■ **Task prompt**:
Each line with the string "constraint" is to be copied from the records below.

■ **Input for this task**:
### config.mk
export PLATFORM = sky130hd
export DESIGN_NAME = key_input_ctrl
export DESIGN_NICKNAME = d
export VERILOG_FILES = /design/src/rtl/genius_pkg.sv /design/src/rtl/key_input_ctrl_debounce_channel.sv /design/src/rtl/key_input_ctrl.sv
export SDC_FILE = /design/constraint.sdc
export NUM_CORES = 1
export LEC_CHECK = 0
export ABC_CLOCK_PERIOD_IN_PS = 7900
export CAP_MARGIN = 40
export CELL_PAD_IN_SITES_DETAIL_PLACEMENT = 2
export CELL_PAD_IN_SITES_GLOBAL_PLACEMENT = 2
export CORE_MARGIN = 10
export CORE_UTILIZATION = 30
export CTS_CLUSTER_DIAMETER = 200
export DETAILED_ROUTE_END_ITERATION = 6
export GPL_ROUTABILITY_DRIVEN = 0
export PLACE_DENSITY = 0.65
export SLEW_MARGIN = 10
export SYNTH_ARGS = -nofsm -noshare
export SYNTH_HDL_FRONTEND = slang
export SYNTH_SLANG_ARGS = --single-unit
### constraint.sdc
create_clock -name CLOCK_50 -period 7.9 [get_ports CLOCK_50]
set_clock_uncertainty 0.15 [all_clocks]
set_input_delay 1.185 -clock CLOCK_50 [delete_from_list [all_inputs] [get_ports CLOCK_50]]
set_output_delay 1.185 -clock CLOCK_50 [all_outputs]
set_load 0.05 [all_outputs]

■ **Answer to this task**:
export SDC_FILE = /design/constraint.sdc
### constraint.sdc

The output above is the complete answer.